At an emergency hearing on Tuesday, a judge will rule on a temporary restraining order that would allow John to be readmitted in order to take his final exams and graduate.

John's attorney Peter Agostoni and university spokesman Dennis Brown both declined to comment on the lawsuit. Jane is not a plaintiff in the suit.

John's expulsion and lawsuit is only the most recent in a growing body of complaints from students alleging their schools' investigations have been actively anti-male and have violated Title IX, the federal law that prohibits sex discrimination in education. In 2016, at least 47 students or their representatives sued schools alleging such violations, according to a database maintained by the men's rights advocacy group Title IX For All (previously known as Boys & Men in Education and before that, A Voice for Male Students). In 2017, the University of Miami, Cornell, the University of Texas, Clemson, and Purdue University have all faced similar lawsuits. The cases are all pending.

In fact most of the reverse discrimination cases filed in recent years are still pending or have settled quietly, Kimberly Lau, an attorney who has has represented over 100 students in college disciplinary proceedings, told The Daily Beast.

"Maybe a few actually get decided by the court on the merits but they're mostly settled. And when it's a private institution, those settlements are confidential. You're not going to hear about it because schools don't want it to be public."

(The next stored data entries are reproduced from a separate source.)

What follows belongs to an exercise in optimizing a design on an open flow for small area and a short achievable clock period; a production flow would make more cautious choices.
Only simulation tests tie the RTL to the original design; equivalence was not proved.

==> flow/design.v <==
module jizin_rx (
    input  wire        clk,
    input  wire        rst,
    input  wire        in_valid,
    input  wire [1:0]  in_hdr,        
    input  wire [63:0] in_data,       
    output reg         dat_valid,
    output reg  [63:0] dat_data,
    output reg         frm_valid,
    output reg  [1:0]  frm_status,    
    output reg         frm_crc_err,
    output reg  [11:0] frm_seq,
    output reg  [1:0]  frm_vc,
    output reg         frm_sot,
    output reg         frm_eot,
    output reg  [7:0]  frm_len_m1,
    output reg         lc_valid,
    output reg  [7:0]  lc_type,
    output reg  [39:0] lc_fields,     
    output reg         mk_valid,
    output reg         mk_stripe,
    output reg  [7:0]  mk_lane,
    output reg  [7:0]  mk_epoch,
    output reg  [7:0]  mk_mask,
    output reg  [11:0] next_rx,
    output reg  [15:0] blk_errs,
    output reg  [15:0] crc_errs,
    output reg  [15:0] frames_rx
);
    localparam [7:0] T_IDLE   = 8'h1E;
    localparam [7:0] T_AM     = 8'h2D;
    localparam [7:0] T_STRIPE = 8'h33;
    localparam [7:0] T_LC     = 8'h4B;
    localparam [7:0] T_SOF    = 8'h78;
    localparam [7:0] T_EOF    = 8'h87;
    localparam [1:0] ST_ACCEPT = 2'd0;
    localparam [1:0] ST_DUP    = 2'd1;
    localparam [1:0] ST_BAD    = 2'd2;
    localparam [1:0] ST_LOST   = 2'd3;
    function [31:0] crc32_byte;
        input [31:0] crc;
        input [7:0]  b;
        integer k;
        reg [31:0] c;
        begin
            c = crc ^ {24'd0, b};
            for (k = 0; k < 8; k = k + 1)
                c = c[0] ? ((c >> 1) ^ 32'hEDB88320) : (c >> 1);
            crc32_byte = c;
        end
    endfunction
    function [7:0] crc8_block;
        input [63:0] blk;
        integer bi, k;
        reg [7:0] c;
        begin
            c = 8'h00;
            for (bi = 1; bi <= 6; bi = bi + 1) begin
                c = c ^ blk[8*bi +: 8];
                for (k = 0; k < 8; k = k + 1)
                    c = c[7] ? ((c << 1) ^ 8'h07) : (c << 1);
            end
            crc8_block = c;
        end
    endfunction
    reg  [57:0] scr;
    reg  [121:0] ext;
    reg  [63:0]  pay;
    integer i;
    always @(*) begin
        ext = {in_data, scr};             
        for (i = 0; i < 64; i = i + 1)
            pay[i] = ext[58 + i] ^ ext[58 + i - 39] ^ ext[58 + i - 58];
    end
    always @(posedge clk) begin
        if (rst)
            scr <= {58{1'b1}};
        else if (in_valid)
            scr <= in_data[63:6];
    end
    wire        is_data = (in_hdr == 2'b01);
    wire        is_ctrl = (in_hdr == 2'b10);
    wire [7:0]  btype   = pay[7:0];
    wire        crc8_ok = (crc8_block(pay) == pay[63:56]);
    wire c_idle   = is_ctrl && btype == T_IDLE;
    wire c_am     = is_ctrl && btype == T_AM;
    wire c_stripe = is_ctrl && btype == T_STRIPE;
    wire c_lc     = is_ctrl && btype == T_LC;
    wire c_sof    = is_ctrl && btype == T_SOF;
    wire c_eof    = is_ctrl && btype == T_EOF;
    wire c_known  = c_idle | c_am | c_stripe | c_lc | c_sof | c_eof;
    wire blk_err  = !(is_data || is_ctrl)
                  || (is_ctrl && !c_known)
                  || ((c_am || c_stripe || c_lc) && !crc8_ok);
    reg         in_frame;
    reg         f_bad;           
    reg  [11:0] f_seq;
    reg  [1:0]  f_vc;
    reg         f_sot, f_eot;
    reg  [7:0]  f_len_m1;
    reg         f_rsvd_bad;
    reg  [5:0]  f_blocks;        
    reg  [31:0] f_crc;
    reg  [31:0] crc_data;
    integer b;
    always @(*) begin
        crc_data = f_crc;
        for (b = 0; b < 8; b = b + 1)
            if ({f_blocks, b[2:0]} <= {1'b0, f_len_m1})
                crc_data = crc32_byte(crc_data, pay[8*b +: 8]);
    end
    reg  [31:0] crc_sof;
    always @(*) begin
        crc_sof = 32'hFFFFFFFF;
        for (b = 1; b < 8; b = b + 1)
            crc_sof = crc32_byte(crc_sof, pay[8*b +: 8]);
    end
    wire [5:0]  need_blocks = {1'b0, f_len_m1[7:3]} + 6'd1;
    wire        count_ok    = (f_blocks == need_blocks);
    wire [31:0] rx_crc      = pay[39:8];
    wire        crc_fail    = count_ok && ((~f_crc) != rx_crc);
    wire        eof_bad     = f_bad || f_rsvd_bad || !count_ok || crc_fail;
    wire [11:0] seq_diff    = next_rx - f_seq;
    wire        seq_dup     = (seq_diff != 12'd0) && (seq_diff <= 12'd256);
    wire        brk         = in_frame && (c_idle || c_sof);
    wire        close_eof   = in_frame && c_eof;
    always @(posedge clk) begin
        if (rst) begin
            in_frame    <= 1'b0;
            f_bad       <= 1'b0;
            f_seq       <= 12'd0;
            f_vc        <= 2'd0;
            f_sot       <= 1'b0;
            f_eot       <= 1'b0;
            f_len_m1    <= 8'd0;
            f_rsvd_bad  <= 1'b0;
            f_blocks    <= 6'd0;
            f_crc       <= 32'd0;
            dat_valid   <= 1'b0;
            dat_data    <= 64'd0;
            frm_valid   <= 1'b0;
            frm_status  <= 2'd0;
            frm_crc_err <= 1'b0;
            frm_seq     <= 12'd0;
            frm_vc      <= 2'd0;
            frm_sot     <= 1'b0;
            frm_eot     <= 1'b0;
            frm_len_m1  <= 8'd0;
            lc_valid    <= 1'b0;
            lc_type     <= 8'd0;
            lc_fields   <= 40'd0;
            mk_valid    <= 1'b0;
            mk_stripe   <= 1'b0;
            mk_lane     <= 8'd0;
            mk_epoch    <= 8'd0;
            mk_mask     <= 8'd0;
            next_rx     <= 12'd0;
            blk_errs    <= 16'd0;
            crc_errs    <= 16'd0;
            frames_rx   <= 16'd0;
        end else begin
            dat_valid <= 1'b0;
            frm_valid <= 1'b0;
            lc_valid  <= 1'b0;
            mk_valid  <= 1'b0;
            if (in_valid) begin
                if (blk_err)
                    blk_errs <= blk_errs + 16'd1;
                if (in_frame && is_data) begin
                    dat_valid <= 1'b1;
                    dat_data  <= pay;
                    f_crc     <= crc_data;
                    if (f_blocks != 6'd63)
                        f_blocks <= f_blocks + 6'd1;
                end
                if (in_frame && blk_err)
                    f_bad <= 1'b1;
                if (c_lc && crc8_ok) begin
                    lc_valid  <= 1'b1;
                    lc_type   <= pay[15:8];
                    lc_fields <= pay[55:16];
                end
                if ((c_am || c_stripe) && crc8_ok) begin
                    mk_valid  <= 1'b1;
                    mk_stripe <= c_stripe;
                    mk_lane   <= pay[15:8];
                    mk_epoch  <= pay[23:16];
                    mk_mask   <= pay[31:24];
                end
                if (brk || close_eof) begin
                    frm_valid   <= 1'b1;
                    frm_seq     <= f_seq;
                    frm_vc      <= f_vc;
                    frm_sot     <= f_sot;
                    frm_eot     <= f_eot;
                    frm_len_m1  <= f_len_m1;
                    frm_crc_err <= close_eof && crc_fail;
                    if (close_eof && crc_fail)
                        crc_errs <= crc_errs + 16'd1;
                    if (brk || eof_bad)
                        frm_status <= ST_BAD;
                    else if (f_seq == next_rx) begin
                        frm_status <= ST_ACCEPT;
                        next_rx    <= next_rx + 12'd1;
                        frames_rx  <= frames_rx + 16'd1;
                    end else if (seq_dup)
                        frm_status <= ST_DUP;
                    else
                        frm_status <= ST_LOST;
                    in_frame <= 1'b0;
                end
                if (c_sof) begin
                    in_frame   <= 1'b1;
                    f_bad      <= 1'b0;
                    f_seq      <= pay[19:8];
                    f_vc       <= pay[21:20];
                    f_sot      <= pay[22];
                    f_eot      <= pay[23];
                    f_len_m1   <= pay[31:24];
                    f_rsvd_bad <= (pay[63:32] != 32'd0);
                    f_blocks   <= 6'd0;
                    f_crc      <= crc_sof;
                end
            end
        end
    end
endmodule
==> flow/run.sh <==
#!/bin/bash
# synth_recipe.tcl (not shown) runs the flow's synth.tcl, then flattens the netlist and writes it again
# the make line also repeats each setting of config.mk as NAME=value (left out here)
make -C /OpenROAD-flow-scripts/flow DESIGN_CONFIG=/design/flow/config.mk WORK_HOME=/design/flow/orfs CLKGATE_MAP_FILE= SYNTH_SCRIPT=/design/flow/synth_recipe.tcl finish
==> flow/config.mk <==
export PLATFORM = sky130hd
export DESIGN_NAME = jizin_rx
export DESIGN_NICKNAME = jizin_rx
export VERILOG_FILES = /design/flow/design.v
export SDC_FILE = /design/flow/constraint.sdc
export NUM_CORES = 4
export LEC_CHECK = 0
export CAP_MARGIN = 20
export CORE_MARGIN = 2
export CORE_UTILIZATION = 40
export SLEW_MARGIN = 20
==> flow/constraint.sdc <==
create_clock -name core_clock -period 11.5 [get_ports {clk}]
set_input_delay 2.3000 -clock core_clock [delete_from_list [all_inputs] [get_ports {clk}]]
set_output_delay 2.3000 -clock core_clock [all_outputs]
set_load 0.01 [all_outputs]
==> results.py <==
metrics = {
    "route": {
        "drt_iter0_drc": 2630,
        "vias": 29000,
        "wire_per_inst_um": 23.4,
        "drc": 0,
        "via_per_inst": 5.30,
        "drtAntennaViolNets": 0,
        "dr.pass1.iters": 6,
        "finalWirelength_mm": 128,
    },
    "die": {
        "coreArea_um2": 78700,
        "die-area_um2": 81500,
        "initial_core_util_pct": 40.2,
        "io_pins": 297,
        "chipWidth_um": 285,
        "die_y_um": 285,
        "num_rows": 103,
    },
    "logic_synthesis": {
        "synth_seq_cells": 351,
        "netlist_top_cells_count": "xnor2_1 (883), nor2_1 (530), dfxtp_1 (351)",
        "synth_nets": 3862,
        "avgSynthCellArea_um2": 8.40,
        "synth.top_cell.area_share_pct": 24.4,
        "yosysWarningCount": 1,
        "synth_area_leaders": "xnor2_1 (24%), dfxtp_1 (22%), xor2_1 (8.1%), nor2_1 (6.3%), xnor3_1 (5.5%)",
        "syn_inst": 3770,
        "yosysMostFrequentCell": "xnor2_1",
        "synth_top_flop_cell": "dfxtp_1",
        "synth_edf_count": 0,
        "synth_cell_types": 98,
        "yosysSeqAreaShare_pct": 22.2,
        "synth_top_cell_by_area": "xnor2_1",
        "async_reset_ff_share_pct": 0,
        "syn-cell-area_um2": 31700,
    },
    "sta": {
        "slew_viol_final": 0,
        "setup_viol": 0,
        "max_slew_margin_pct": 25.1,
        "fin_skew_ns": 0.0566,
        "hold_slack_ns": 0.453,
        "fmax_ghz": 0.0902,
        "worst_slack_ns": 0.409,
        "hold_viol": 0,
        "setup_tns_ns": 0,
        "rsz0062_at_grt": "false",
        "fin_crit_ns": 11.09,
        "fin_crit_sh_pct": 96.4,
        "tightest_slew_ns": 1.12,
    },
    "final_layout": {
        "drive_gt1_share_pct": 15.9,
        "finalInstanceArea_um2": 40700,
        "nets": 4486,
        "n_fill_cell": 7462,
        "syn_to_final_growth_pct": 28.4,
    },
    "placement": {
        "placed_area_um2": 39100,
        "io_buffers": 296,
        "pre_cts_slack_ns": -0.210,
        "dpl.hpwl_mm": 99.4,
        "gp_congestion": 0.992,
    },
    "min_path": {
        "hold_path.class": "flop to flop",
    },
    "critical_path": {
        "crit_slowest_cell": "or4_4",
        "arrival_ns": 11.61,
        "critPathMaxStageDelay_ns": 0.55,
        "critPathMaxFanout": 5,
        "crit_type": "input pin to flop",
        "start_kind": "input pin",
        "required_ns": 12.02,
        "crit_path_end_kind": "flop",
    },
    "global_routing": {
        "grt_pass1_vias": 27900,
        "overflow": 0,
        "antenna_found_initial": 2,
        "grt_max_degree": 106,
        "grt_first_pass_wirelength_mm": 187,
        "grt_usage_pct": 30.7,
    },
    "clock_network": {
        "cts_htree_levels": 2,
        "clk_pin_slew_ns": 0.07,
        "clk_path_buf_depth": 3,
        "cts_tree": "yes",
        "postCtsSetupBuffers": 0,
        "clock_latency_ns": 0.60,
        "clkSinkCount": 351,
        "clock-root-buffer": "clkbuf_16",
        "numCtsBuffers": 42,
    },
    "status": {
        "status": "complete, no violations",
    },
    "flow_run": {
        "drv_cap": 0,
    },
}
==> final timing paths <==
| path | cells past startpoint | end | start | slack [ns] |
|---|---|---|---|---|
| max | 35 | f_crc[24] | in_data[6] | 0.41 |
| min | 2 | frm_status[0] | frm_status[0] | 0.45 |
| max reg2reg | 38 | f_crc[24] | f_len_m1[6] | 0.99 |
| min reg2reg | 2 | frm_status[0] | frm_status[0] | 0.45 |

Despite the secretive nature of university tribunals, court filings offer a glimpse into the rise of claims of injustice for men accused of assault or harassment on college campuses. The number of filed reverse discrimination cases has grown every year since 2011, according to Title IX For All's data.

"It all ties back to the Dear Colleague letter from the last administration," Lau said.

The Dear Colleague Letter was issued in 2011 by the Department of Education's Office of Civil Rights to colleges, universities, and schools that receive federal funding to offer guidance on how schools could improve investigations of sexual assault and harassment. Critics of the 19-page message (PDF) argue that the wording is vague and doesn't carry the power of actual law. And although it explicitly states the victim and the accused should be treated equally during an investigation, the recent flood of plaintiffs in reverse discrimination cases argue the letter has only incentivized anti-male witch hunts.

Indeed, the most recent John Doe claims just that, alleging in his complaint against Notre Dame that the Dear Colleague Letter "exerted significant pressure on colleges and universities to revamp their procedures to be more responsive to alleged victims of sexual assault, who are women in the overwhelming majority of cases."

According to his complaint, that federal guidance, coupled with increased media scrutiny following anti-rape films like The Hunting Ground, have "minimiz[ed] the rights of male students and ensur[ed] that a female accuser's complaints would be acted upon and found credible, even in dubious cases such as the allegations leveled at John."